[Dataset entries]
────────────────────────────────────────

[src/rtl/chess_pkg.sv]
// Shared board constants and types for the move detector.
package chess_pkg;

  localparam int NUM_SQUARES = 64;

  typedef logic [5:0] square_t;

  typedef enum logic [2:0] {
    IDLE,
    LIFTED,
    CAPTURED,
    REPORT,
    ERROR
  } move_state_t;

endpackage

[src/rtl/square_encoder.sv]
// Classifies a board difference: exactly one square changed, which one, and
// whether that square became occupied.
module square_encoder
  import chess_pkg::*;
(
  input  logic [NUM_SQUARES-1:0] diff,
  input  logic [NUM_SQUARES-1:0] layout,
  output logic                   single,
  output square_t                idx,
  output logic                   rising
);

  // A power of two has exactly one bit set.
  assign single = (diff != '0) && ((diff & (diff - 64'd1)) == '0);

  always_comb begin
    idx = '0;
    for (int i = 0; i < NUM_SQUARES; i++) begin
      if (diff[i]) idx = square_t'(i);
    end
  end

  assign rising = layout[idx];

endmodule

[src/rtl/move_detector.sv]
// Debounces scanner frames into a stable board layout and turns successive
// single-square changes into from/to/capture move reports.
module move_detector
  import chess_pkg::*;
#(
  parameter int STABLE_FRAMES = 4
) (
  input  logic                   clk,
  input  logic                   reset,
  input  logic [NUM_SQUARES-1:0] chessLayout,
  input  logic                   frame_valid,
  input  logic                   err_clr,
  input  logic                   move_ready,
  output logic [NUM_SQUARES-1:0] stable_layout,
  output logic                   move_valid,
  output square_t                move_from,
  output square_t                move_to,
  output logic                   move_capture,
  output logic                   error
);

  localparam int CW = $clog2(STABLE_FRAMES + 1);
  localparam logic [CW-1:0] FULL = CW'(STABLE_FRAMES);

  logic [NUM_SQUARES-1:0] candidate;
  logic [CW-1:0]          count;
  logic                   baseline_done;
  move_state_t            state;
  logic                   commit;
  logic                   single;
  logic                   rising;
  square_t                idx;

  // Commits wait while a report is outstanding; the count just sits saturated.
  assign commit = (count == FULL) && (candidate != stable_layout) && (state != REPORT);

  square_encoder u_enc (
    .diff   (stable_layout ^ candidate),
    .layout (candidate),
    .single (single),
    .idx    (idx),
    .rising (rising)
  );

  always_ff @(posedge clk) begin
    if (!reset) begin
      candidate <= '0;
      count     <= '0;
    end else if (frame_valid) begin
      if (chessLayout == candidate) begin
        if (count != FULL) count <= count + 1'b1;
      end else begin
        candidate <= chessLayout;
        count     <= CW'(1);
      end
    end
  end

  always_ff @(posedge clk) begin
    if (!reset) begin
      state         <= IDLE;
      stable_layout <= '0;
      baseline_done <= 1'b0;
      move_valid    <= 1'b0;
      move_from     <= '0;
      move_to       <= '0;
      move_capture  <= 1'b0;
      error         <= 1'b0;
    end else begin
      case (state)
        REPORT: if (move_ready) begin
          state      <= IDLE;
          move_valid <= 1'b0;
        end
        ERROR: if (err_clr) begin
          state <= IDLE;
          error <= 1'b0;
        end
        default: ;
      endcase

      // The pre-edge candidate is committed, so a frame arriving now only
      // influences a later commit.
      if (commit) begin
        stable_layout <= candidate;
        if (!baseline_done) begin
          baseline_done <= 1'b1;
        end else if (state != ERROR) begin
          if (!single) begin
            state <= ERROR;
            error <= 1'b1;
          end else begin
            case (state)
              IDLE: begin
                if (rising) begin
                  state <= ERROR;
                  error <= 1'b1;
                end else begin
                  move_from <= idx;
                  state     <= LIFTED;
                end
              end
              LIFTED: begin
                if (rising && idx == move_from) begin
                  state <= IDLE;
                end else if (rising) begin
                  move_to      <= idx;
                  move_capture <= 1'b0;
                  move_valid   <= 1'b1;
                  state        <= REPORT;
                end else begin
                  move_to <= idx;
                  state   <= CAPTURED;
                end
              end
              CAPTURED: begin
                if (rising && idx == move_to) begin
                  move_capture <= 1'b1;
                  move_valid   <= 1'b1;
                  state        <= REPORT;
                end else begin
                  state <= ERROR;
                  error <= 1'b1;
                end
              end
              default: ;
            endcase
          end
        end
      end
    end
  end

endmodule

────────────────────────────────────────

DESCRIPTION OF THE TASK
Retype every entry word for word.

RESULT
[src/rtl/chess_pkg.sv]
// Shared board constants and types for the move detector.
package chess_pkg;

  localparam int NUM_SQUARES = 64;

  typedef logic [5:0] square_t;

  typedef enum logic [2:0] {
    IDLE,
    LIFTED,
    CAPTURED,
    REPORT,
    ERROR
  } move_state_t;

endpackage

[src/rtl/square_encoder.sv]
// Classifies a board difference: exactly one square changed, which one, and
// whether that square became occupied.
module square_encoder
  import chess_pkg::*;
(
  input  logic [NUM_SQUARES-1:0] diff,
  input  logic [NUM_SQUARES-1:0] layout,
  output logic                   single,
  output square_t                idx,
  output logic                   rising
);

  // A power of two has exactly one bit set.
  assign single = (diff != '0) && ((diff & (diff - 64'd1)) == '0);

  always_comb begin
    idx = '0;
    for (int i = 0; i < NUM_SQUARES; i++) begin
      if (diff[i]) idx = square_t'(i);
    end
  end

  assign rising = layout[idx];

endmodule

[src/rtl/move_detector.sv]
// Debounces scanner frames into a stable board layout and turns successive
// single-square changes into from/to/capture move reports.
module move_detector
  import chess_pkg::*;
#(
  parameter int STABLE_FRAMES = 4
) (
  input  logic                   clk,
  input  logic                   reset,
  input  logic [NUM_SQUARES-1:0] chessLayout,
  input  logic                   frame_valid,
  input  logic                   err_clr,
  input  logic                   move_ready,
  output logic [NUM_SQUARES-1:0] stable_layout,
  output logic                   move_valid,
  output square_t                move_from,
  output square_t                move_to,
  output logic                   move_capture,
  output logic                   error
);

  localparam int CW = $clog2(STABLE_FRAMES + 1);
  localparam logic [CW-1:0] FULL = CW'(STABLE_FRAMES);

  logic [NUM_SQUARES-1:0] candidate;
  logic [CW-1:0]          count;
  logic                   baseline_done;
  move_state_t            state;
  logic                   commit;
  logic                   single;
  logic                   rising;
  square_t                idx;

  // Commits wait while a report is outstanding; the count just sits saturated.
  assign commit = (count == FULL) && (candidate != stable_layout) && (state != REPORT);

  square_encoder u_enc (
    .diff   (stable_layout ^ candidate),
    .layout (candidate),
    .single (single),
    .idx    (idx),
    .rising (rising)
  );

  always_ff @(posedge clk) begin
    if (!reset) begin
      candidate <= '0;
      count     <= '0;
    end else if (frame_valid) begin
      if (chessLayout == candidate) begin
        if (count != FULL) count <= count + 1'b1;
      end else begin
        candidate <= chessLayout;
        count     <= CW'(1);
      end
    end
  end

  always_ff @(posedge clk) begin
    if (!reset) begin
      state         <= IDLE;
      stable_layout <= '0;
      baseline_done <= 1'b0;
      move_valid    <= 1'b0;
      move_from     <= '0;
      move_to       <= '0;
      move_capture  <= 1'b0;
      error         <= 1'b0;
    end else begin
      case (state)
        REPORT: if (move_ready) begin
          state      <= IDLE;
          move_valid <= 1'b0;
        end
        ERROR: if (err_clr) begin
          state <= IDLE;
          error <= 1'b0;
        end
        default: ;
      endcase

      // The pre-edge candidate is committed, so a frame arriving now only
      // influences a later commit.
      if (commit) begin
        stable_layout <= candidate;
        if (!baseline_done) begin
          baseline_done <= 1'b1;
        end else if (state != ERROR) begin
          if (!single) begin
            state <= ERROR;
            error <= 1'b1;
          end else begin
            case (state)
              IDLE: begin
                if (rising) begin
                  state <= ERROR;
                  error <= 1'b1;
                end else begin
                  move_from <= idx;
                  state     <= LIFTED;
                end
              end
              LIFTED: begin
                if (rising && idx == move_from) begin
                  state <= IDLE;
                end else if (rising) begin
                  move_to      <= idx;
                  move_capture <= 1'b0;
                  move_valid   <= 1'b1;
                  state        <= REPORT;
                end else begin
                  move_to <= idx;
                  state   <= CAPTURED;
                end
              end
              CAPTURED: begin
                if (rising && idx == move_to) begin
                  move_capture <= 1'b1;
                  move_valid   <= 1'b1;
                  state        <= REPORT;
                end else begin
                  state <= ERROR;
                  error <= 1'b1;
                end
              end
              default: ;
            endcase
          end
        end
      end
    end
  end

endmodule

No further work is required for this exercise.